## WORK INSTRUCTIONS
Where in the data below does the word "decap" appear? Copy each line that holds it.

[Stored items]
==> src/rtl/fan_run_sequencer.sv <==
// fan_run_sequencer: button-driven fan run/speed/timer-stage controller.
// Ports: clk, reset_p (sync, active-high); btn_speed/btn_timer/btn_off
//   one-cycle pulses; timer_value BCD count in. fan_run, speed, duty,
//   timer_load strobe, timer_preset, timer_led one-hot, timeout_evt out.
// Optional macro FAN_SOFT_START_EN: ramp duty upward one step per RAMP_DIV.
module fan_run_sequencer #(
    parameter logic [15:0] PRESET1  = 16'h0100,
    parameter logic [15:0] PRESET2  = 16'h0300,
    parameter logic [15:0] PRESET3  = 16'h0500,
    parameter logic [7:0]  DUTY1    = 8'd85,
    parameter logic [7:0]  DUTY2    = 8'd170,
    parameter logic [7:0]  DUTY3    = 8'd255,
    parameter int          RAMP_DIV = 1000
) (
    input  logic        clk,
    input  logic        reset_p,
    input  logic        btn_speed,
    input  logic        btn_timer,
    input  logic        btn_off,
    input  logic [15:0] timer_value,
    output logic        fan_run,
    output logic [1:0]  speed,
    output logic [7:0]  duty,
    output logic        timer_load,
    output logic [15:0] timer_preset,
    output logic [2:0]  timer_led,
    output logic        timeout_evt
);

    typedef enum logic [1:0] {
        OFF, RUN, TIMED, EXPIRE
    } state_t;

    state_t      state_q, state_d;
    logic [1:0]  speed_q, speed_d;
    logic [1:0]  stage_q, stage_d;
    logic        armed_q, armed_d;
    logic        load_q, load_d;
    logic [15:0] preset_q, preset_d;
    logic        evt_q, evt_d;
    logic        run_q, run_d;
    logic [2:0]  led_q, led_d;
    logic [7:0]  duty_q, duty_d;
    logic [7:0]  tgt;
    logic [1:0]  speed_nx;
    logic        expire;

    assign speed_nx = (speed_q == 2'd3) ? 2'd1 : speed_q + 2'd1;
    assign expire   = (state_q == TIMED) && armed_q
                      && (timer_value == 16'h0000);

    always_comb begin
        state_d  = state_q;
        speed_d  = speed_q;
        stage_d  = stage_q;
        armed_d  = armed_q;
        load_d   = 1'b0;
        preset_d = preset_q;
        evt_d    = 1'b0;
        // The count has left zero, so a later zero is a real expiry.
        if (state_q == TIMED && timer_value != 16'h0000)
            armed_d = 1'b1;
        unique case (state_q)
            OFF: begin
                if (btn_speed) begin
                    state_d = RUN;
                    speed_d = 2'd1;
                end
            end
            RUN: begin
                if (btn_off) begin
                    state_d = OFF;
                    speed_d = 2'd0;
                    stage_d = 2'd0;
                end else if (btn_timer) begin
                    state_d  = TIMED;
                    stage_d  = 2'd1;
                    load_d   = 1'b1;
                    preset_d = PRESET1;
                    armed_d  = 1'b0;
                end else if (btn_speed) begin
                    speed_d = speed_nx;
                end
            end
            TIMED: begin
                if (btn_off) begin
                    state_d  = OFF;
                    speed_d  = 2'd0;
                    stage_d  = 2'd0;
                    load_d   = 1'b1;
                    preset_d = 16'h0000;
                    armed_d  = 1'b0;
                end else if (expire) begin
                    state_d = EXPIRE;
                    speed_d = 2'd0;
                    stage_d = 2'd0;
                    evt_d   = 1'b1;
                    armed_d = 1'b0;
                end else if (btn_timer) begin
                    load_d  = 1'b1;
                    armed_d = 1'b0;
                    case (stage_q)
                        2'd1: begin
                            stage_d  = 2'd2;
                            preset_d = PRESET2;
                        end
                        2'd2: begin
                            stage_d  = 2'd3;
                            preset_d = PRESET3;
                        end
                        default: begin
                            stage_d  = 2'd0;
                            preset_d = 16'h0000;
                            state_d  = RUN;
                        end
                    endcase
                end else if (btn_speed) begin
                    speed_d = speed_nx;
                end
            end
            EXPIRE: begin
                state_d = OFF;
                armed_d = 1'b0;
            end
            default: state_d = OFF;
        endcase
        run_d = (state_d == RUN) || (state_d == TIMED);
        unique case (stage_d)
            2'd1:    led_d = 3'b001;
            2'd2:    led_d = 3'b010;
            2'd3:    led_d = 3'b100;
            default: led_d = 3'b000;
        endcase
    end

    always_comb begin
        unique case (speed_q)
            2'd1:    tgt = DUTY1;
            2'd2:    tgt = DUTY2;
            2'd3:    tgt = DUTY3;
            default: tgt = 8'd0;
        endcase
    end

`ifdef FAN_SOFT_START_EN
    localparam int CW = $clog2(RAMP_DIV + 1);
    logic [CW-1:0] ramp_q, ramp_d;

    // Rises creep up from the present duty; falls jump at once.
    always_comb begin
        ramp_d = '0;
        duty_d = duty_q;
        if (tgt == 8'd0 || tgt < duty_q) begin
            duty_d = tgt;
        end else if (tgt > duty_q) begin
            if (ramp_q == CW'(RAMP_DIV - 1))
                duty_d = duty_q + 8'd1;
            else
                ramp_d = ramp_q + 1'b1;
        end
    end

    always_ff @(posedge clk) begin
        if (reset_p) ramp_q <= '0;
        else         ramp_q <= ramp_d;
    end
`else
    assign duty_d = tgt;
`endif

    always_ff @(posedge clk) begin
        if (reset_p) begin
            state_q  <= OFF;
            speed_q  <= 2'd0;
            stage_q  <= 2'd0;
            armed_q  <= 1'b0;
            load_q   <= 1'b0;
            preset_q <= 16'h0000;
            evt_q    <= 1'b0;
            run_q    <= 1'b0;
            led_q    <= 3'b000;
            duty_q   <= 8'd0;
        end else begin
            state_q  <= state_d;
            speed_q  <= speed_d;
            stage_q  <= stage_d;
            armed_q  <= armed_d;
            load_q   <= load_d;
            preset_q <= preset_d;
            evt_q    <= evt_d;
            run_q    <= run_d;
            led_q    <= led_d;
            duty_q   <= duty_d;
        end
    end

    assign fan_run      = run_q;
    assign speed        = speed_q;
    assign duty         = duty_q;
    assign timer_load   = load_q;
    assign timer_preset = preset_q;
    assign timer_led    = led_q;
    assign timeout_evt  = evt_q;

endmodule

==> config.mk <==
export PLATFORM = sky130hd
export DESIGN_NAME = fan_run_sequencer
export DESIGN_NICKNAME = d
export VERILOG_FILES = /design/src/rtl/fan_run_sequencer.sv
export SDC_FILE = /design/constraint.sdc
export NUM_CORES = 1
export LEC_CHECK = 0
export BUFFER_PORTS_ARGS = -buffer_cell sky130_fd_sc_hd__buf_2
export CAP_MARGIN = 15
export CORE_MARGIN = 1.5
export CORE_UTILIZATION = 30
export DETAILED_ROUTE_END_ITERATION = 10
export HOLD_SLACK_MARGIN = 0.03
export PLACE_DENSITY_LB_ADDON = 0.25
export SYNTH_ARGS = -nofsm -noshare
export SYNTH_HDL_FRONTEND = slang
export SYNTH_SLANG_ARGS = --single-unit
==> constraint.sdc <==
create_clock -name clk -period 1.97 [get_ports clk]
set_clock_uncertainty 0.05 [all_clocks]
set_input_delay 0.0985 -clock clk [delete_from_list [all_inputs] [get_ports clk]]
set_output_delay 0.0985 -clock clk [all_outputs]
set_load 0.01 [all_outputs]
==> results.sh <==
export IMPL_status="completed"
export IMPL_dr_wl_met2_um=1260
export IMPL_cts_sinks=18
export IMPL_drv_slew=0
export IMPL_dieWidth_um=66.8
export IMPL_r2r_end="timer_led[1]"
export IMPL_drc_errors=0
export IMPL_hold_ws_ns=0.148
export IMPL_min_delay_start="reset_p"
export IMPL_holdPathStages=2
export IMPL_p_leak_nw=0.657
export IMPL_dr_total_vias=1061
export IMPL_io_buffers=39
export IMPL_dp_cells=220
export IMPL_diodes=0
export IMPL_cts_root_buffer="clkbuf_8"
export IMPL_period_share=0.921
export IMPL_clk_latency_ns=0.26
export IMPL_coreArea_sq_mm=0.00377
export IMPL_worstHoldPathType="in2reg"
export IMPL_path_cells="inv_1, ha_2, nand2b_1, a21oi_2, o21ai_2, a32o_2, nor2b_2"
export IMPL_cap_violations=0
export IMPL_dp_hpwl_um=2020
export IMPL_first_global_vias=999
export IMPL_die_area_sq_mm=0.00446
export IMPL_ys_warn_count=0
export IMPL_p_per_area_mw_per_mm2=1090
export IMPL_postCtsHoldBufs=0
export IMPL_min_period_ns=1.81
export IMPL_grt_pass1_wl_um=4150
export IMPL_critPathLaunch="state_q[0]"
export IMPL_setup_viol=0
export IMPL_routabilityCongestion=0.885
export IMPL_drt_iter0_markers=34
export IMPL_highest_layer="met4"
export IMPL_cp_slowest_stage_delay_ns=0.33
export IMPL_finalHoldViolCount=0
export IMPL_drive_gt1_frac=0.358
export IMPL_routedLengthMet1_um=1080
export IMPL_fin_area_sq_mm=0.00144
export IMPL_grt_max_degree=17
export IMPL_final_setup_tns_ns=0
export IMPL_start_util=0.323
export IMPL_placed_cell_area_sq_mm=0.00137
export IMPL_die_h_um=66.8
export IMPL_path_class="reg2reg"
export IMPL_syn_avg_cell_area_sq_um=8.65
export IMPL_cts_tree="built"
export IMPL_routed_wl_um=2560
export IMPL_numCtsBuffers=3
export IMPL_final_util=0.381
export IMPL_synth_cell_area_sq_mm=0.00122
export IMPL_route_antenna_remaining_nets=0
export IMPL_final_seq_area_sq_um=360
export IMPL_cp_required_ns=2.07
export IMPL_fmax_ghz=0.551
export IMPL_cts_path_max_buffers=2
export IMPL_slowest_stage="dfxtp_1"
export IMPL_yosysSeqAreaShare=0.295
export IMPL_netlist_instances=141
export IMPL_row_count=22
export IMPL_cts_htree_levels=1
export IMPL_grtUsageTotal=0.122
export IMPL_nets=209
export IMPL_syn_to_final_growth_pct=17.7
export IMPL_reg2reg_depth=7
export IMPL_multi_input_area_sq_um=724
export IMPL_cp_max_fo=8
export IMPL_vias_per_cell=4.74
export IMPL_r2r_start="state_q[0]"
export IMPL_cp_arrival_ns=1.92
export IMPL_dr_wl_met3_um=160
export IMPL_cts_clk_slew_worst_paths_ns=0.07
export IMPL_worstHoldEndpoint="timer_preset[8]"
export IMPL_end_kind="flop"
export IMPL_synth_seq_cells=18
export IMPL_wl_per_cell_um=11.4
export IMPL_start_kind="flop"
export IMPL_r2r_slack_ns=0.16
export IMPL_antenna_found_initial=0
export IMPL_ys_types=39
export IMPL_fillCellCount=381
export IMPL_rsz0062_at_grt="no"
export IMPL_grt_ovfl_total=0
export IMPL_final_cells=224
export IMPL_firstDrtPassIters=4
export IMPL_peakVddDrop_mv=0.286
export IMPL_ios=53
-- worst max-delay path by stage --
stage / end / slack, ns / depth (start not counted)
after floorplan: timer_led[1] / 0.34 / 7
after global placement: timer_led[1] / 0.17 / 7
after detailed placement: timer_led[1] / 0.14 / 7
after CTS: timer_led[1] / 0.10 / 7
after global routing: fan_run / 0.04 / 8
final: timer_led[1] / 0.16 / 7
-- synth_stat cells (all sizes together) --
library cell | n | area [sq um]
nor2b | 3 | 21.3
o211ai | 2 | 15.0
buf | 19 | 143
nor3 | 4 | 30.0
xnor2 | 1 | 8.76
o21ai | 9 | 48.8
ha | 11 | 138
nor3b | 1 | 7.51
conb | 1 | 3.75
nand4 | 1 | 6.26
o22ai | 1 | 6.26
nor4 | 5 | 82.6
inv | 11 | 41.3
o31ai | 2 | 20.0
nor2 | 14 | 55.1
nand2 | 10 | 37.5
a211oi | 2 | 20.0
and4 | 1 | 11.3
mux2i | 1 | 10.0
nand2b | 5 | 38.8
o221ai | 1 | 8.76
a32o | 2 | 22.5
clkbuf | 1 | 3.75
nand3 | 1 | 5.00
dfxtp | 18 | 360
a21oi | 13 | 68.8
a31oi | 1 | 6.26
-- logic make-up (layout without fill, tap and decap cells) --
family | after synthesis | in the layout | share of synthesized area
XOR/XNOR | 1 | 1 | 0.00718
multiplexers | 1 | 1 | 0.00821
buffers and inverters | 31 | 54 | 0.154
adder cells (fa/ha/maj) | 11 | 11 | 0.113
flip-flops | 18 | 18 | 0.295
other | 1 | 13 | 0.00307
AND/OR/NAND/NOR | 45 | 45 | 0.242
AO/OA/AOI/OAI | 33 | 33 | 0.177
-- worst max-delay path, delay by kind of cell (launching register included) --
kind            cells  cell delay (ns)
flops               1             0.33
compound gates      3             0.63
fa+ha+maj           1             0.27
simple gates        2             0.28
buf+inv             1             0.14
-- flip-flops by register name, summed over array words and instances (netlist names), 2 cells and up --
name          cells
state_q           2
timer_preset      3
timer_led         3
speed             2
stage_q           2
duty              2
-- power breakdown --
group	switching [mW]	internal, mW
clock network	0.125	0.178
logic	0.449	0.312
registers	0.0564	0.441
-- metal layers --
| layer | vias to the layer above | global-route usage |
|---|---|---|
| met5 | - | 0 |
| met4 | 0 | 0.0791 |
| met3 | 5 | 0.0203 |
| met2 | 52 | 0.218 |
| met1 | 483 | 0.133 |
| li1 | 521 | - |
-- placed cells by master (no fill, tap or decap) --
cell type   n
a211oi_1    1
a211oi_2    1
a21oi_1    12
a21oi_2     1
a31oi_1     1
a32o_2      2
and4_4      1
buf_2      39
clkbuf_8    4
conb_1     13
dfxtp_1    18
ha_1       10
ha_2        1
inv_1      10
inv_2       1
mux2i_1     1
nand2_1    10
nand2b_1    4
nand2b_4    1
nand3_1     1
nand4_1     1
nor2_1     13
nor2_2      1
nor2b_2     3
nor3_1      2
nor3_2      2
nor3b_1     1
nor4_1      1
nor4_2      1
nor4_4      3
o211ai_1    2
o21ai_0     7
o21ai_1     1
o21ai_2     1
o221ai_1    1
o22ai_1     1
o31ai_1     1
o31ai_2     1
xnor2_1     1
-- stage by stage --
step / total power [mW] / worst slack (ns)
2_1_floorplan: 1.08 / 0.342
3_3_place_gp: 1.24 / 0.174
3_5_place_dp: 1.25 / 0.141
4_1_cts: 1.56 / 0.103
5_1_grt: 1.70 / 0.0441
6_report: 1.56 / 0.156
-- area by class of cell --
cell class / instances / share of cell area
multi-input combinational: 104 / 0.504
sequential: 18 / 0.251
timing repair buffer: 39 / 0.136
tap: 48 / 0.0418
clock buffer: 4 / 0.0383
inverter: 11 / 0.0287
-- timing repair --
item / CTS / global route
endpoints found under the setup margin: 0 / 2
gates resized for setup: 0 / 3
setup buffers: 0 / 0
Power figures use the tool's default switching activity.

## SOLUTION TO THIS EXERCISE
-- logic make-up (layout without fill, tap and decap cells) --
-- placed cells by master (no fill, tap or decap) --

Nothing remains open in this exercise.